Data shown
::::

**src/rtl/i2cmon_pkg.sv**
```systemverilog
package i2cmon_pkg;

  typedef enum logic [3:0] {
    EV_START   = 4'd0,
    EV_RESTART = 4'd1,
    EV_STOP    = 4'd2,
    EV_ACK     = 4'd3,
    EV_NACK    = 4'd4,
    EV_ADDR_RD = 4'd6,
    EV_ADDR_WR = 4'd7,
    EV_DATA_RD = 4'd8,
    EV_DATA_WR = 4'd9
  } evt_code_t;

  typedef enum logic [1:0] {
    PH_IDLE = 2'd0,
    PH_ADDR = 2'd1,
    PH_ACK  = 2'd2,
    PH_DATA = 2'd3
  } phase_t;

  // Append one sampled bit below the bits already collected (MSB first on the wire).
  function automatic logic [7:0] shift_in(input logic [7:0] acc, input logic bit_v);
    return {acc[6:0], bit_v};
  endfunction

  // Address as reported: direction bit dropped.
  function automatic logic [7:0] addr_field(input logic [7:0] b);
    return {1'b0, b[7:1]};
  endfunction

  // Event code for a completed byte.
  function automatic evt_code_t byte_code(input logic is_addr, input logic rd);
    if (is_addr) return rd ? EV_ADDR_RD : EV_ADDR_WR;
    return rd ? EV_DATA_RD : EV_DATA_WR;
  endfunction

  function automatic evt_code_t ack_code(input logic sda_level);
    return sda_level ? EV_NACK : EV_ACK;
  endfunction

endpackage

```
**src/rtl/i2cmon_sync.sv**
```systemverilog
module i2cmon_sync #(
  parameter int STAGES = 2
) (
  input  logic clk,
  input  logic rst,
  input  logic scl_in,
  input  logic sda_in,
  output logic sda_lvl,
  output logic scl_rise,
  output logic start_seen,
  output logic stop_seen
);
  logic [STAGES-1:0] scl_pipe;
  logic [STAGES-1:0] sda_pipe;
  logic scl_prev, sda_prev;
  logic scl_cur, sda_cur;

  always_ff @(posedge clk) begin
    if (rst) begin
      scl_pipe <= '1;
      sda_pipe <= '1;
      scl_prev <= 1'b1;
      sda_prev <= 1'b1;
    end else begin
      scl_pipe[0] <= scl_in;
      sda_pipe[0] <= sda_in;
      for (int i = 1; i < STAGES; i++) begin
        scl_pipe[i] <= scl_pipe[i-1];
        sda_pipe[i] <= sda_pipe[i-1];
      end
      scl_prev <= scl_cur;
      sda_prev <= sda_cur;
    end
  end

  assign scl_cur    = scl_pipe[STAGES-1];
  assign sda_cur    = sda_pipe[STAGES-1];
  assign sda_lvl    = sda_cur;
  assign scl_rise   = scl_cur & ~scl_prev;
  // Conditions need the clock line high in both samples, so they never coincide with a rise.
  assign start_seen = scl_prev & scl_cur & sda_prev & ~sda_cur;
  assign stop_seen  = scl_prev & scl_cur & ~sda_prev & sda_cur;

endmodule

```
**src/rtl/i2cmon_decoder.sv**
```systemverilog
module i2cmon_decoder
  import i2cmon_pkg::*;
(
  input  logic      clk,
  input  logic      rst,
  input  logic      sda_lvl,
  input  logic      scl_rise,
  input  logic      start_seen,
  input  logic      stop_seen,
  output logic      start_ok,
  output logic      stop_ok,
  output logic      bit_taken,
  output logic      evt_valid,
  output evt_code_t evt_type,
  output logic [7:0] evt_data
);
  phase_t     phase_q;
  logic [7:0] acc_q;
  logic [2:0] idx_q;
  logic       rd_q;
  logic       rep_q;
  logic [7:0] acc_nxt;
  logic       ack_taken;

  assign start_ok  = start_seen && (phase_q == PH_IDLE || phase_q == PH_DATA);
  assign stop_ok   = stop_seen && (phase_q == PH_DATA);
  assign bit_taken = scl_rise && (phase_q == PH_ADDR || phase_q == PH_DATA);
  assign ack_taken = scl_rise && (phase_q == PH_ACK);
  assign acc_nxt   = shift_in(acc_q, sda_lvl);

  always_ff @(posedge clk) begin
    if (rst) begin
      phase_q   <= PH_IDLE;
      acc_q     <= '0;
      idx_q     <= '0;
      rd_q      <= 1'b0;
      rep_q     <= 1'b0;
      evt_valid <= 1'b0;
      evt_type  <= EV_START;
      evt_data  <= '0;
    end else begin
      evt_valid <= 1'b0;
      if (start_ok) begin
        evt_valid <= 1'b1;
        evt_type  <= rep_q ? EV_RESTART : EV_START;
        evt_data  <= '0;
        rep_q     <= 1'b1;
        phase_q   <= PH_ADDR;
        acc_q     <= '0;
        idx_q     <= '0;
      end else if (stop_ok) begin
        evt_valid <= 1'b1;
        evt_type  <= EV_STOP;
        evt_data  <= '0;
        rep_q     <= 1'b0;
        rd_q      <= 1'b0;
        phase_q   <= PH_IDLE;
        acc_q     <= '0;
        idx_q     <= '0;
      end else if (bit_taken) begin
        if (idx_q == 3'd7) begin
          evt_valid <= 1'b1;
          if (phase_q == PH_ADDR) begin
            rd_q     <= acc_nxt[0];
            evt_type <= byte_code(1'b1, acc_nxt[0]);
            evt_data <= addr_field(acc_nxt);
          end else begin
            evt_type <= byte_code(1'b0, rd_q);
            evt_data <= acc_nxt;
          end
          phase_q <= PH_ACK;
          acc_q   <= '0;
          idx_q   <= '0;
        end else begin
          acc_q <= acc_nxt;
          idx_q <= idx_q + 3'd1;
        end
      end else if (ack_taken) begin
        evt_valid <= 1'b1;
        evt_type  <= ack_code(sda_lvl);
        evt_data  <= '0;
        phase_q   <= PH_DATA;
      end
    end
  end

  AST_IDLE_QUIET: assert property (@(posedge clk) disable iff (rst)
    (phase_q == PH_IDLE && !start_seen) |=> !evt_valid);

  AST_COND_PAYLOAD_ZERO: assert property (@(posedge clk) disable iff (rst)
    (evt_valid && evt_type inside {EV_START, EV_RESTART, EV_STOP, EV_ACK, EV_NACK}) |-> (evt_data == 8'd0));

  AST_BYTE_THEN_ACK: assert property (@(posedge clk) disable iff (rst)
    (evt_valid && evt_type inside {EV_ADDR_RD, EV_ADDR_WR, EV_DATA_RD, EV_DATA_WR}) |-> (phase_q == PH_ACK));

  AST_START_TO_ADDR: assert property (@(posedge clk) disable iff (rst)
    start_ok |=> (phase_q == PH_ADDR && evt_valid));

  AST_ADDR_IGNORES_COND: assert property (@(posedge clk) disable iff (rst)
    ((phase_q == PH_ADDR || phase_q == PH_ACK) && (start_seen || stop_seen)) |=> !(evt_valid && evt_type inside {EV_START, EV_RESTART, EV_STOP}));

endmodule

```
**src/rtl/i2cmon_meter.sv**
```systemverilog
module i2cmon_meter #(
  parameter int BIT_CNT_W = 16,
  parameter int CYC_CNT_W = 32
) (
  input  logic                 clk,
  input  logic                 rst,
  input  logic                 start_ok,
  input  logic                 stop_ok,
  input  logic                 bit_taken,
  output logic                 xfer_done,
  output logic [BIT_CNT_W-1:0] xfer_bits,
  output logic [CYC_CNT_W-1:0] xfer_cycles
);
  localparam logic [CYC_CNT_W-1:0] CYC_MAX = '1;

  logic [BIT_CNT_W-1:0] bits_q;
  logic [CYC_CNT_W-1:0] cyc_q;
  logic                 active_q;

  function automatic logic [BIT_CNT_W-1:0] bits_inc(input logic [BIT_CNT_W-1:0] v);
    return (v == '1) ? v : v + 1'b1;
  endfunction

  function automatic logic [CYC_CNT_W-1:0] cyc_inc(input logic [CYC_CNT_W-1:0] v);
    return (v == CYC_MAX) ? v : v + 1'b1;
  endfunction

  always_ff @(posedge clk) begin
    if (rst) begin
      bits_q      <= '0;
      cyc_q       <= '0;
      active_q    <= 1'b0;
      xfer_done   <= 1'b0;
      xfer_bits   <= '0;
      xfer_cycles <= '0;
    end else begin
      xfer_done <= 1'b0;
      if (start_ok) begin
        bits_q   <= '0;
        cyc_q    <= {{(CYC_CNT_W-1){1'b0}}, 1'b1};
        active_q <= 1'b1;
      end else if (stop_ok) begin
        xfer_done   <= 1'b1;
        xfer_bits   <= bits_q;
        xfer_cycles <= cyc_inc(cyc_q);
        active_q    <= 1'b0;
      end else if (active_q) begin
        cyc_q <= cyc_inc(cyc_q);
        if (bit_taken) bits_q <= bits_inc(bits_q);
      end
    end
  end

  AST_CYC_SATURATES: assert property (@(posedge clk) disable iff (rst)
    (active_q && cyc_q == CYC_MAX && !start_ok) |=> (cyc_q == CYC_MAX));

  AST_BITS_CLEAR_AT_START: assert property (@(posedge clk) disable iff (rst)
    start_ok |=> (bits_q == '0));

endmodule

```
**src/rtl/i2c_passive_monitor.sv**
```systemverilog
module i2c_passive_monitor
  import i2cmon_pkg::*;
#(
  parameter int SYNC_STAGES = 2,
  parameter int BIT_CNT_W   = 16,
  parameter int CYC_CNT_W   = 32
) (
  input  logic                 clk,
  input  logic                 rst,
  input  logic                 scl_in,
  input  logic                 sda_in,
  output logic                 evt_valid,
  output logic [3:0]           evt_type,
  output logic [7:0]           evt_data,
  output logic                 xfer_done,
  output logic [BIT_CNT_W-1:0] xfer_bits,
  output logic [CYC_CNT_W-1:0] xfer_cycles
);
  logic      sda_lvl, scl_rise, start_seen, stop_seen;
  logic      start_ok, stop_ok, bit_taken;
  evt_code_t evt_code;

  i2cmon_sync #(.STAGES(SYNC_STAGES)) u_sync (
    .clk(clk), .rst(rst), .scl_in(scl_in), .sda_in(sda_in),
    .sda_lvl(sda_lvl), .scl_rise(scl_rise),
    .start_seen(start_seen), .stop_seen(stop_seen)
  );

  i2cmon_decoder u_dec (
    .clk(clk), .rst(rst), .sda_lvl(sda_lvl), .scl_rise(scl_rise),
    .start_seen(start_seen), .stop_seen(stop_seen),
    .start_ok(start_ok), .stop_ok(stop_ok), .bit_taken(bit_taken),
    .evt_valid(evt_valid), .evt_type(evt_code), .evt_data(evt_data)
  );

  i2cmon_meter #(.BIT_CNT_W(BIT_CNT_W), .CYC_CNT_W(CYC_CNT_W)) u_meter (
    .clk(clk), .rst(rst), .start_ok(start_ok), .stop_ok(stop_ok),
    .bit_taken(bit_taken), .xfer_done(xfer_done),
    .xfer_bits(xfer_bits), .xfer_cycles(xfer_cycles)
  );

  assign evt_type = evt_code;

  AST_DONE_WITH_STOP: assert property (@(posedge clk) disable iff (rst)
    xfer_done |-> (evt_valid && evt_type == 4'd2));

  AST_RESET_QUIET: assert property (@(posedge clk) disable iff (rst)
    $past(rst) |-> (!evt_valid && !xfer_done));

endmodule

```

::::

Show each line in the data where the string "return" appears.

Written reply
    return {acc[6:0], bit_v};
    return {1'b0, b[7:1]};
    if (is_addr) return rd ? EV_ADDR_RD : EV_ADDR_WR;
    return rd ? EV_DATA_RD : EV_DATA_WR;
    return sda_level ? EV_NACK : EV_ACK;
    return (v == '1) ? v : v + 1'b1;
    return (v == CYC_MAX) ? v : v + 1'b1;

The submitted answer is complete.